Aim of the task:
Scan the records below and copy every line that contains the string "compound".

******************************

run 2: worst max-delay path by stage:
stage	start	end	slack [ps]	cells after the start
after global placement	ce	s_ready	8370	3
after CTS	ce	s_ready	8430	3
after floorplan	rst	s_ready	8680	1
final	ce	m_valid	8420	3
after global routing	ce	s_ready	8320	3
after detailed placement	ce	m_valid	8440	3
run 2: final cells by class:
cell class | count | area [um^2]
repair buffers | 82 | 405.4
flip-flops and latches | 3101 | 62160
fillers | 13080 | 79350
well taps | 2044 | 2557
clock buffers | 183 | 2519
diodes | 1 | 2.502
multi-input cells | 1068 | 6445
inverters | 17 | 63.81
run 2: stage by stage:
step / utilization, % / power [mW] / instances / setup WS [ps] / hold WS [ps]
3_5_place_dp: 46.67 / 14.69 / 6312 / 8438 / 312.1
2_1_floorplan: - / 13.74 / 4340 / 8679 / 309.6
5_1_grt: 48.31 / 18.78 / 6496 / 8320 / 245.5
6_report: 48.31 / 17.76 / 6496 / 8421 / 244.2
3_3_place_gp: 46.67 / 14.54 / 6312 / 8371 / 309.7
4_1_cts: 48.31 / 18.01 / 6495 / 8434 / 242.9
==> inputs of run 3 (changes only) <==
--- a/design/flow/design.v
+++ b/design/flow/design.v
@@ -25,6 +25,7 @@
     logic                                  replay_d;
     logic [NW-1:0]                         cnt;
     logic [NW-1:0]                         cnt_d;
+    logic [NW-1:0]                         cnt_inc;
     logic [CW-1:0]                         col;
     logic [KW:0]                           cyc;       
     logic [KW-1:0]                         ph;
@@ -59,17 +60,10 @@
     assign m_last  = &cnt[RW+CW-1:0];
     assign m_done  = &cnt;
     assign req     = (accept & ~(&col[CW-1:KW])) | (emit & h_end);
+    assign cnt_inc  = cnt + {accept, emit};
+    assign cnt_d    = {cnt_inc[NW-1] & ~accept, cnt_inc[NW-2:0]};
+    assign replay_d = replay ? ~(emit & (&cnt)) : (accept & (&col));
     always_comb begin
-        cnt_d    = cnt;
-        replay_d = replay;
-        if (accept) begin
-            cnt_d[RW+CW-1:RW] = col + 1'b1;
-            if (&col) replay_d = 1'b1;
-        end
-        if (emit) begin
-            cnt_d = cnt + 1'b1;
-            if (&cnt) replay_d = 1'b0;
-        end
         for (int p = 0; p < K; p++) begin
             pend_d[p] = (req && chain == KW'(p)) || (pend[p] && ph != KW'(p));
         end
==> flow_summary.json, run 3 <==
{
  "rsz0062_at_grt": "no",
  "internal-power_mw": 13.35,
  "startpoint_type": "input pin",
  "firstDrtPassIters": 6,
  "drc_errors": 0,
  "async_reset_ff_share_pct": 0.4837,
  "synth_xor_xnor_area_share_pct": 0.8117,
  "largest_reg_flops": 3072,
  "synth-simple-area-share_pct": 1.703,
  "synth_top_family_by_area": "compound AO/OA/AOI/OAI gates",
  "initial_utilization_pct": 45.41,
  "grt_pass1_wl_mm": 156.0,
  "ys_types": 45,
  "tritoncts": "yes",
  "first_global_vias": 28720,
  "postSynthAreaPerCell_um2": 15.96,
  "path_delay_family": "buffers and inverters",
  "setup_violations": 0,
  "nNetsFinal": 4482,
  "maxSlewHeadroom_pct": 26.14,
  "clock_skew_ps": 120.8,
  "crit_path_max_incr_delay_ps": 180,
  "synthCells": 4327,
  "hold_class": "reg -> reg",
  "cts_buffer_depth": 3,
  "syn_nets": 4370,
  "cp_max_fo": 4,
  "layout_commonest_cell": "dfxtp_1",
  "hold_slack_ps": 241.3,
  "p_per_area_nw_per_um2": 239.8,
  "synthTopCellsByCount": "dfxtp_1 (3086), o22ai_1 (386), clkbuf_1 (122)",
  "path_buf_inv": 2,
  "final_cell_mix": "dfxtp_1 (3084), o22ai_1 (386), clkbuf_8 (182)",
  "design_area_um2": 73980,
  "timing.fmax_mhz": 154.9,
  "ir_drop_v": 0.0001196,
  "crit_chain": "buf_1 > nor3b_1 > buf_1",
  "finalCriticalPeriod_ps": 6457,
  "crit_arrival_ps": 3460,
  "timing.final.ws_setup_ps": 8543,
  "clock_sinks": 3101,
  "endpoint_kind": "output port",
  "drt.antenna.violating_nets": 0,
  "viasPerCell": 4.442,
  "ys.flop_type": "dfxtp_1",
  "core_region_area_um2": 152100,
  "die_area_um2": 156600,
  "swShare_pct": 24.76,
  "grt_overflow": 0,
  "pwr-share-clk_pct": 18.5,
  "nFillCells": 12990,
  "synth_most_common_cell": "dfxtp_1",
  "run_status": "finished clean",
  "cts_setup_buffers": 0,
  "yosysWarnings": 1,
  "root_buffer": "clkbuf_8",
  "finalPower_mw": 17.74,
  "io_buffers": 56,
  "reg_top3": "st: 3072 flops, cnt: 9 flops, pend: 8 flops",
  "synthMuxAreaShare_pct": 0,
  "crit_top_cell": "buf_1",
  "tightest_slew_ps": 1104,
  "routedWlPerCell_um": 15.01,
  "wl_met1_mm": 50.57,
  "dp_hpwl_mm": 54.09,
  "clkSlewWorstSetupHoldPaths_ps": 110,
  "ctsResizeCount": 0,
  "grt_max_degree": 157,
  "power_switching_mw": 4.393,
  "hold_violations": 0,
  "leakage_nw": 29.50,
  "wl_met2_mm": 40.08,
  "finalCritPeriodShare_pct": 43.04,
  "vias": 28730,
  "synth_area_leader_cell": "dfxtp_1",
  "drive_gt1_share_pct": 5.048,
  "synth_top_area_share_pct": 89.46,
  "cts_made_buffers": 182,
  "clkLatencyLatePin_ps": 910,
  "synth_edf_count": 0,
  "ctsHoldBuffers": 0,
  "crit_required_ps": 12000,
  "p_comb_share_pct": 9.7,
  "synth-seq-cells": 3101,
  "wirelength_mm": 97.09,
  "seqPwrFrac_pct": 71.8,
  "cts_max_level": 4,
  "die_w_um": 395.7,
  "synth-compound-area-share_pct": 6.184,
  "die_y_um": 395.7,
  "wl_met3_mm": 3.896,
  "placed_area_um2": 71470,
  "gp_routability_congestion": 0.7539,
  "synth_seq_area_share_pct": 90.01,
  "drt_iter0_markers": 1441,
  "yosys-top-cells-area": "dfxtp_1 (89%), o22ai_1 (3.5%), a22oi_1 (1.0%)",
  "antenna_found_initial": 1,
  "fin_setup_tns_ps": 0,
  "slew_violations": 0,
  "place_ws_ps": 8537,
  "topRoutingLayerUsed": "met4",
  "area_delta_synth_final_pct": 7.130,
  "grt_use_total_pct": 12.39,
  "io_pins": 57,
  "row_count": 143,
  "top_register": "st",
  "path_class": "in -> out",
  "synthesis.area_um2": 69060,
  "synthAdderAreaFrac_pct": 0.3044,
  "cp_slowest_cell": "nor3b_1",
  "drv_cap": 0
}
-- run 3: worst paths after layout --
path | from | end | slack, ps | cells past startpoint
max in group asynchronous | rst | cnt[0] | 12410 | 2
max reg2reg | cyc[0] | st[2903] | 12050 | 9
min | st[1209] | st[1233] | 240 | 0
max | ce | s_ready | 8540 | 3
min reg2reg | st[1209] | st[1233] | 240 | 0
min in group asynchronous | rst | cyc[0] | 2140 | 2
This is an optimization exercise on Yosys and OpenROAD, whose aim is small area, a short achievable clock period and few clock cycles, not a production implementation.
The RTL was checked by simulation tests, not by an equivalence proof against the original design.

Setup of run a:
==> flow/design.v (excerpt) <==
module hilo_muldiv (
  input  logic        clk,
  input  logic        rst_n,
  input  logic [3:0]  mul_func,
  input  logic [31:0] in_a,
  input  logic [31:0] in_b,
  output logic [31:0] hi,
  output logic [31:0] lo,
  output logic        busy
);
For scale: ~3000 cells after synthesis, about 23000 µm² of cells after synthesis.
export LEC_CHECK = 0
export CAP_MARGIN = 20
export CORE_MARGIN = 2
export CORE_UTILIZATION = 40
export SLEW_MARGIN = 20
export SETUP_SLACK_MARGIN = 6.0
create_clock -name core_clock -period 12.0 [get_ports {clk}]
standard.sh (not shown) runs the stock make flow with config.mk's settings and CLKGATE_MAP_FILE= SYNTH_SCRIPT=/design/flow/synth_recipe.tcl, a recipe that flattens the netlist after the stock synthesis.
==> flow/flow/run.sh <==
#!/bin/bash
sed -i '/SETUP_SLACK_MARGIN/d' config.mk
echo "export SETUP_SLACK_MARGIN = 6.0" >> config.mk
bash standard.sh > standard.log 2>&1
Testbench counts of run a, summed over its fixed seeds: cycles 40,195.
Context: an optimization exercise on an open-source flow, tuned for small area, a short achievable clock period and few clock cycles per item. The choices shown serve that exercise and are no tape-out recipe. The RTL was checked by simulation tests, not by an equivalence proof against the original design. Power and IR drop assume default switching activity.

== lane 1 ==
## mem_responder
module mem_responder (
  input  logic       clk,
  input  logic       rst,
  input  logic       f_req,
  input  logic [7:0] f_addr,
  output logic       f_ack,
  output logic [7:0] f_rdata,
  input  logic       d_req,
  input  logic       d_we,
  input  logic [7:0] d_addr,
  input  logic [7:0] d_wdata,
  output logic       d_ack,
  output logic [7:0] d_rdata,
  output logic       busy
);
  logic [255:0][7:0] mem_q;
  logic [255:0][7:0] mem_d;
  logic       f_ack_q, d_ack_q, busy_q;
  logic [7:0][3:0] f_part, d_part, f_part_q, d_part_q;
  assign f_ack   = f_ack_q;
  assign d_ack   = d_ack_q;
  assign busy    = busy_q;
  for (genvar b = 0; b < 8; b++) begin : g_out
    mr_or4 u_fo (.s(f_part_q[b]), .y(f_rdata[b]));
    mr_or4 u_do (.s(d_part_q[b]), .y(d_rdata[b]));
  end
  always_ff @(posedge clk) begin
    f_ack_q <= f_req && !rst;
    d_ack_q <= d_req && !rst;
    busy_q  <= (f_req || d_req) && !rst;
  end
  logic        wen;
  logic [15:0] w_lo, w_hi, w_lo_n, w_hi_n;
  logic [255:0] row_we, row_hold;
  assign wen    = d_req && d_we && !rst;
  assign w_lo   = 16'(1) << d_addr[3:0];
  assign w_hi   = wen ? (16'(1) << d_addr[7:4]) : 16'h0000;
  assign w_lo_n = ~w_lo;
  assign w_hi_n = ~w_hi;
  for (genvar r = 0; r < 256; r++) begin : g_row
    mr_rowdec u_dec (.lo(w_lo[r % 16]), .hi(w_hi[r / 16]),
                     .lo_n(w_lo_n[r % 16]), .hi_n(w_hi_n[r / 16]),
                     .we(row_we[r]), .hold(row_hold[r]));
    for (genvar b = 0; b < 8; b++) begin : g_bit
      mr_bitnext u_nx (.q(mem_q[r][b]), .hold(row_hold[r]),
                       .wd(d_wdata[b]), .we(row_we[r]), .d(mem_d[r][b]));
    end
  end
  always_ff @(posedge clk) begin
    for (int r = 0; r < 256; r++) mem_q[r] <= mem_d[r];
  end
  mr_rdport u_frd (.addr(f_addr), .mem(mem_q), .part(f_part));
  mr_rdport u_drd (.addr(d_addr), .mem(mem_q), .part(d_part));
  always_ff @(posedge clk) begin
    f_part_q <= f_part;
    d_part_q <= d_part;
  end
endmodule
clock: 5.0 ns
lec_check: 0
cap_margin: 20
core_margin: 2
core_utilization: 40
cts_cluster_diameter: 80
cts_cluster_size: 25
setup_slack_margin: 2.8
slew_margin: 20
synth_hierarchical: 1
synth_minimum_keep_size: 0
run.sh (not shown) runs the stock make flow with config.mk's settings and CLKGATE_MAP_FILE= SYNTH_SCRIPT=/design/flow/synth_recipe.tcl, a recipe that flattens the netlist after the stock synthesis.
Testbench counts of lane 1, summed over its fixed seeds: cycles 3,200, items 6,400.
What follows belongs to an exercise in optimizing a design on an open flow for small area and few clock cycles per item; a production flow would make more cautious choices. No functional check of the RTL was part of any run shown here. Power and IR drop assume default switching activity.

==> flow/design.v (outline; a module is shown in full before it is edited, if it fits) <==
// module fpu_mul_lopd48: 46 lines
// module fpu_mul_prenorm_pipe: 85 lines
// module fpu_mul_mant_mul: 1574 lines
// module fpu_mul_mant_fin: 29 lines
// module fpu_mul_fa: 4 lines
// module fpu_mul_ha: 4 lines
// module fpu_mul_xn: 3 lines
// module fpu_mul_or: 3 lines
// module fpu_mul_bx: 3 lines
// module fpu_mul_bs2: 4 lines
// module fpu_mul_bs: 3 lines
module fpu_mul_prenorm_pipe #(
  parameter int SIZE_DATA = 8,
  parameter int SIZE_MANT = 24,
  parameter int SIZE_LOPD = 8,
  parameter int BIAS      = 127
) (
  input  logic                   i_clk,
  input  logic                   i_rst_n,
  input  logic                   i_valid,
  output logic                   o_ready,
  input  logic [31:0]            i_data_a,
  input  logic [31:0]            i_data_b,
  output logic                   o_valid,
  input  logic                   i_ready,
  output logic                   o_sign,
  output logic [SIZE_DATA-1:0]   o_data_exp,
  output logic                   o_exp_oor,
  output logic [2*SIZE_MANT-1:0] o_mant_prod,
  output logic                   o_ov_flag,
  output logic                   o_un_flag,
  output logic [SIZE_LOPD-1:0]   o_one_pos,
  output logic                   o_zero_flag
);
  // ...
==> flow/run.sh <==
#!/bin/bash
# synth_recipe.tcl (not shown) runs the flow's synth.tcl, then flattens the netlist and writes it again
# the make line also repeats each setting of config.mk as NAME=value (left out here)
make -C /OpenROAD-flow-scripts/flow DESIGN_CONFIG=/design/flow/config.mk WORK_HOME=/design/flow/orfs CLKGATE_MAP_FILE= SYNTH_SCRIPT=/design/flow/synth_recipe.tcl finish
==> flow/config.mk <==
export PLATFORM = sky130hd
export DESIGN_NAME = fpu_mul_prenorm_pipe
export DESIGN_NICKNAME = fpu_mul_prenorm_pipe
export VERILOG_FILES = /design/flow/design.v
export SDC_FILE = /design/flow/constraint.sdc
export NUM_CORES = 4
export LEC_CHECK = 0
export CAP_MARGIN = 20
export CORE_MARGIN = 2
export CORE_UTILIZATION = 40
export CTS_BUF_LIST = sky130_fd_sc_hd__clkbuf_8
export GPL_TIMING_DRIVEN = 0
export SLEW_MARGIN = 20
export SYNTH_HIERARCHICAL = 1
export SYNTH_MINIMUM_KEEP_SIZE = 0
==> flow/constraint.sdc <==
create_clock -name core_clock -period 8.0 [get_ports {i_clk}]
set_input_delay 1.6000 -clock core_clock [delete_from_list [all_inputs] [get_ports {i_clk}]]
set_output_delay 1.6000 -clock core_clock [all_outputs]
set_load 0.01 [all_outputs]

******************************

Result:
  "synth_top_family_by_area": "compound AO/OA/AOI/OAI gates",
  "synth-compound-area-share_pct": 6.184,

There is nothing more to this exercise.